La conférence a adopté un document final de 38 pages, l' »Engagement de Séville », qui définit des mesures volontaires pour améliorer l’accès au financement et aligner les investissements sur les objectifs de développement durable.
Les délégués africains ont mis l’accent sur leurs priorités clés : l’allègement de la dette, l’accès au financement concessionnel, le financement climatique et la mobilisation de capitaux privés. « Pour l’Afrique, ce n’est pas une discussion théorique. C’est une question de survie, de transformation et de souveraineté sur notre trajectoire de développement », a déclaré Claver Gatete, secrétaire général adjoint de l’ONU et secrétaire exécutif de la Commission économique pour l’Afrique (CEA).
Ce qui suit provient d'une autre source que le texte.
File: src/rtl/sdram_port_arbiter.sv
// Round-robin sharing of one SDRAM controller port; read beats are routed
// back to the issuing requester through a tag FIFO.
module sdram_port_arbiter
    import sdram_pkg::*;
#(
    parameter int NUM_PORTS    = 2,
    parameter int ADDR_W       = SDRAM_ADDR_W,
    parameter int DATA_W       = SDRAM_DATA_W,
    parameter int BURST_LENGTH = SDRAM_BURST_LENGTH,
    parameter int TAG_DEPTH    = 16
) (
    input  logic                        clk,
    input  logic                        reset,
    input  logic [NUM_PORTS-1:0]        p_read,
    input  logic [NUM_PORTS-1:0]        p_write,
    input  logic [NUM_PORTS*ADDR_W-1:0] p_addr,
    input  logic [NUM_PORTS*DATA_W-1:0] p_wdata,
    output logic [NUM_PORTS-1:0]        p_ack,
    output logic [NUM_PORTS-1:0]        p_rvalid,
    output logic [DATA_W-1:0]           p_rdata,
    output logic                        m_read,
    output logic                        m_write,
    output logic [ADDR_W-1:0]           m_addr,
    output logic [DATA_W-1:0]           m_wdata,
    input  logic                        m_ready,
    input  logic                        m_valid,
    input  logic [DATA_W-1:0]           m_rdata,
    output logic                        err_illegal,
    output logic                        err_orphan
);

    localparam int PW = ptr_w(NUM_PORTS);

    logic [PW-1:0]        rr_q, rr_d;
    logic [2:0]           beat_q, beat_d;
    logic                 ill_q, ill_d;
    logic                 orph_q, orph_d;
    logic [NUM_PORTS-1:0] elig;
    logic                 issue;
    logic [PW-1:0]        win;
    cmd_e                 cmd;
    logic                 fifo_full, fifo_empty;
    logic [PW-1:0]        head;
    logic                 beat, pop;

    sdram_tag_fifo #(
        .W     (PW),
        .DEPTH (TAG_DEPTH)
    ) u_tags (
        .clk         (clk),
        .reset       (reset),
        .push_i      (cmd == CMD_READ),
        .push_data_i (win),
        .pop_i       (pop),
        .full_o      (fifo_full),
        .empty_o     (fifo_empty),
        .head_o      (head)
    );

    // Descending scan so the port closest to rr_q is the last to claim win.
    always_comb begin
        elig  = (p_read ^ p_write) & (p_write | {NUM_PORTS{!fifo_full}});
        issue = 1'b0;
        win   = '0;
        for (int k = NUM_PORTS - 1; k >= 0; k--) begin
            if (elig[(int'(rr_q) + k) % NUM_PORTS]) begin
                issue = 1'b1;
                win   = PW'((int'(rr_q) + k) % NUM_PORTS);
            end
        end
        issue = issue && m_ready && !reset;
    end

    always_comb begin
        p_ack   = '0;
        m_read  = 1'b0;
        m_write = 1'b0;
        m_addr  = '0;
        m_wdata = '0;
        cmd     = CMD_NONE;
        rr_d    = rr_q;
        if (issue) begin
            p_ack[win] = 1'b1;
            m_read     = p_read[win];
            m_write    = p_write[win];
            m_addr     = p_addr[win*ADDR_W +: ADDR_W];
            m_wdata    = p_wdata[win*DATA_W +: DATA_W];
            cmd        = p_read[win] ? CMD_READ : CMD_WRITE;
            rr_d       = PW'((int'(win) + 1) % NUM_PORTS);
        end
    end

    always_comb begin
        beat     = m_valid && !fifo_empty && !reset;
        pop      = beat && (beat_q == 3'(BURST_LENGTH - 1));
        p_rvalid = '0;
        if (beat) p_rvalid[head] = 1'b1;
        p_rdata  = m_rdata;
        beat_d   = beat ? (pop ? 3'd0 : beat_q + 3'd1) : beat_q;
        ill_d    = ill_q | (|(p_read & p_write));
        orph_d   = orph_q | (m_valid & fifo_empty);
    end

    assign err_illegal = ill_q;
    assign err_orphan  = orph_q;

    always_ff @(posedge clk) begin
        if (reset) begin
            rr_q   <= '0;
            beat_q <= '0;
            ill_q  <= 1'b0;
            orph_q <= 1'b0;
        end else begin
            rr_q   <= rr_d;
            beat_q <= beat_d;
            ill_q  <= ill_d;
            orph_q <= orph_d;
        end
    end

endmodule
Le continent a besoin d’environ 1 300 milliards de dollars par an pour atteindre les Objectifs de développement durable (ODD). Pourtant, les coûts d’emprunt élevés, le financement concessionnel limité et les modèles d’investissement frileux continuent de freiner les progrès.
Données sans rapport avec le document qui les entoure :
<file path="src/rtl/mem_port_arbiter.sv">
// Arbitrates the fetch and load/store ports onto one single-ported, fixed-latency word memory.
// Build option: define MEM_ARB_RR_EN for round-robin arbitration instead of data-over-fetch priority.
module mem_port_arbiter #(
   parameter int unsigned ADDR_W  = 32,
   parameter int unsigned LATENCY = 1
) (
   input  logic              clk,
   input  logic              rst_n,
   // fetch port
   input  logic              if_req,
   input  logic [ADDR_W-1:0] if_addr,
   output logic              if_ready,
   output logic              if_rvalid,
   output logic [31:0]       if_rdata,
   // load/store port
   input  logic              d_req,
   input  logic              d_we,
   input  logic [ADDR_W-1:0] d_addr,
   input  logic [1:0]        d_size,
   input  logic              d_unsigned,
   input  logic [31:0]       d_wdata,
   output logic              d_ready,
   output logic              d_rvalid,
   output logic [31:0]       d_rdata,
   output logic              d_err,
   // memory port
   output logic              mem_en,
   output logic              mem_we,
   output logic [ADDR_W-3:0] mem_addr,
   output logic [3:0]        mem_be,
   output logic [31:0]       mem_wdata,
   input  logic [31:0]       mem_rdata
);

   localparam int unsigned CNT_W = (LATENCY > 1) ? $clog2(LATENCY) : 1;

   localparam logic [1:0] SZ_BYTE = 2'd0;
   localparam logic [1:0] SZ_HALF = 2'd1;
   localparam logic [1:0] SZ_WORD = 2'd2;

   typedef enum logic [1:0] {
      IDLE  = 2'd0,
      ISSUE = 2'd1,
      WAIT  = 2'd2,
      RESP  = 2'd3
   } state_t;

   state_t           state;
   state_t           state_nxt;
   logic             grant_d;
   logic             grant_if;
   logic             accept;
   logic             acc_misaligned;
   logic             d_misaligned;
   logic             if_misaligned;
   logic             prefer_d;
   logic [3:0]       d_be;
   logic [31:0]      d_wlane;
   logic [CNT_W-1:0] cnt;

   // context of the accepted transaction, frozen at acceptance
   logic             txn_data;
   logic             txn_we;
   logic             txn_unsigned;
   logic [1:0]       txn_size;
   logic [1:0]       txn_off;

   // byte/half lane select plus sign or zero extension of a returned word
   function automatic logic [31:0] load_extract(input logic [31:0] w,
                                                input logic [1:0]  size,
                                                input logic [1:0]  off,
                                                input logic        uns);
      logic [7:0]  b;
      logic [15:0] h;
      logic [31:0] r;
      b = w[7:0];
      h = off[1] ? w[31:16] : w[15:0];
      r = w;
      case (off)
         2'd0:    b = w[7:0];
         2'd1:    b = w[15:8];
         2'd2:    b = w[23:16];
         default: b = w[31:24];
      endcase
      case (size)
         SZ_BYTE: r = uns ? {24'd0, b} : {{24{b[7]}}, b};
         SZ_HALF: r = uns ? {16'd0, h} : {{16{h[15]}}, h};
         default: r = w;
      endcase
      return r;
   endfunction

   always_comb begin
      d_misaligned = 1'b1;
      case (d_size)
         SZ_BYTE: d_misaligned = 1'b0;
         SZ_HALF: d_misaligned = d_addr[0];
         SZ_WORD: d_misaligned = |d_addr[1:0];
         default: d_misaligned = 1'b1;
      endcase
   end

   assign if_misaligned = |if_addr[1:0];

   // store lane enables and lane replication of right-aligned store data
   always_comb begin
      d_be    = 4'b1111;
      d_wlane = d_wdata;
      case (d_size)
         SZ_BYTE: begin
            d_be    = 4'b0001 << d_addr[1:0];
            d_wlane = {4{d_wdata[7:0]}};
         end
         SZ_HALF: begin
            d_be    = d_addr[1] ? 4'b1100 : 4'b0011;
            d_wlane = {2{d_wdata[15:0]}};
         end
         default: ;
      endcase
   end

`ifdef MEM_ARB_RR_EN
   logic data_first;

   // the port not granted most recently wins a tie; reset favours data
   always_ff @(posedge clk or negedge rst_n) begin
      if (!rst_n) begin
         data_first <= 1'b1;
      end else if (accept) begin
         data_first <= grant_if;
      end
   end

   assign prefer_d = data_first;
`else
   assign prefer_d = 1'b1;
`endif

   always_ff @(posedge clk or negedge rst_n) begin
      if (!rst_n) begin
         state <= IDLE;
      end else begin
         state <= state_nxt;
      end
   end

   always_comb begin
      state_nxt = state;
      case (state)
         IDLE, RESP: begin
            if (accept) begin
               state_nxt = acc_misaligned ? RESP : ISSUE;
            end else begin
               state_nxt = IDLE;
            end
         end
         ISSUE:   state_nxt = WAIT;
         WAIT:    if (cnt == '0) state_nxt = RESP;
         default: state_nxt = IDLE;
      endcase
   end

   // grants are only offered while no transaction is in flight
   always_comb begin
      grant_d  = 1'b0;
      grant_if = 1'b0;
      if (state == IDLE || state == RESP) begin
         if (d_req && (prefer_d || !if_req)) begin
            grant_d = 1'b1;
         end else if (if_req) begin
            grant_if = 1'b1;
         end
      end
      d_ready  = grant_d;
      if_ready = grant_if;
   end

   assign accept         = grant_d | grant_if;
   assign acc_misaligned = grant_d ? d_misaligned : if_misaligned;

   always_ff @(posedge clk or negedge rst_n) begin
      if (!rst_n) begin
         mem_en       <= 1'b0;
         mem_we       <= 1'b0;
         mem_addr     <= '0;
         mem_be       <= '0;
         mem_wdata    <= '0;
         if_rvalid    <= 1'b0;
         if_rdata     <= '0;
         d_rvalid     <= 1'b0;
         d_rdata      <= '0;
         d_err        <= 1'b0;
         cnt          <= '0;
         txn_data     <= 1'b0;
         txn_we       <= 1'b0;
         txn_unsigned <= 1'b0;
         txn_size     <= '0;
         txn_off      <= '0;
      end else begin
         mem_en    <= 1'b0;
         mem_we    <= 1'b0;
         if_rvalid <= 1'b0;
         d_rvalid  <= 1'b0;
         d_err     <= 1'b0;

         if (accept) begin
            txn_data     <= grant_d;
            txn_we       <= grant_d & d_we;
            txn_unsigned <= grant_d & d_unsigned;
            txn_size     <= grant_d ? d_size : SZ_WORD;
            txn_off      <= grant_d ? d_addr[1:0] : 2'b00;
            if (acc_misaligned) begin
               // rejected accesses answer next cycle and never touch memory
               if (grant_d) begin
                  d_rvalid <= 1'b1;
                  d_err    <= 1'b1;
                  d_rdata  <= '0;
               end else begin
                  if_rvalid <= 1'b1;
                  if_rdata  <= '0;
               end
            end else begin
               mem_en   <= 1'b1;
               mem_we   <= grant_d & d_we;
               mem_addr <= grant_d ? d_addr[ADDR_W-1:2] : if_addr[ADDR_W-1:2];
               mem_be   <= grant_d ? d_be : 4'b1111;
               if (grant_d && d_we) begin
                  mem_wdata <= d_wlane;
               end
            end
         end

         if (state == ISSUE) begin
            cnt <= CNT_W'(LATENCY - 1);
         end else if (state == WAIT && cnt != '0) begin
            cnt <= cnt - CNT_W'(1);
         end

         if (state == WAIT && cnt == '0) begin
            if (txn_data) begin
               d_rvalid <= 1'b1;
               d_rdata  <= txn_we ? 32'd0
                                  : load_extract(mem_rdata, txn_size, txn_off, txn_unsigned);
            end else begin
               if_rvalid <= 1'b1;
               if_rdata  <= mem_rdata;
            end
         end
      end
   end

endmodule

</file>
Seuls deux pays africains bénéficient d’une notation « investment grade », malgré un pipeline de projets viables dans l’énergie, les transports, l’agriculture et les infrastructures numériques.
Une nouvelle approche pour mobiliser les capitaux privés
L’une des annonces phares de la délégation africaine a été le lancement de la Plateforme d’action pour la mobilisation des investissements privés, une initiative collaborative impliquant la CEA, Convergence Blended Finance, l’OCDE-CAD et d’autres partenaires.
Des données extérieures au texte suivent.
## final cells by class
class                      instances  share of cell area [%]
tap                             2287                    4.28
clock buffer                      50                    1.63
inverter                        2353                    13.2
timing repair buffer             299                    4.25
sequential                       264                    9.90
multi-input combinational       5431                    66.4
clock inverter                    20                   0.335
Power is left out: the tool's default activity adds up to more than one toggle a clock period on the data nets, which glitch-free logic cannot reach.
Cette plateforme vise à attirer davantage de capitaux privés grâce au financement mixte, en alignant les flux d’investissement sur les priorités nationales et régionales comme les corridors commerciaux, les zones industrielles et les infrastructures d’énergie renouvelable.
« Nous ne proposons pas une autre liste de projets. Nous proposons un mécanisme coordonné, dirigé par l’Afrique, pour orienter les capitaux là où ils sont le plus nécessaires », a souligné M. Gatete.
Plusieurs pays africains ont également plaidé pour une modernisation des cadres de la dette souveraine, réclamant des mécanismes de restructuration plus rapides et plus équitables incluant les créanciers privés et les pays à revenu intermédiaire.
La CEA a préconisé les swaps dette-climat, les obligations de transition et une meilleure intégration de la durabilité dans les analyses de viabilité de la dette.
Pour assurer le suivi de la mise en œuvre, M. Gatete a proposé la création d’un système intégré de suivi FfD, avec des observatoires régionaux et des unités de coordination au niveau national.
« Sans mécanismes pour suivre ce que nous finançons et comment, nous risquons d’éroder la crédibilité. Les systèmes de responsabilité doivent être fondés sur des données et guidés par les priorités nationales », a-t-il averti.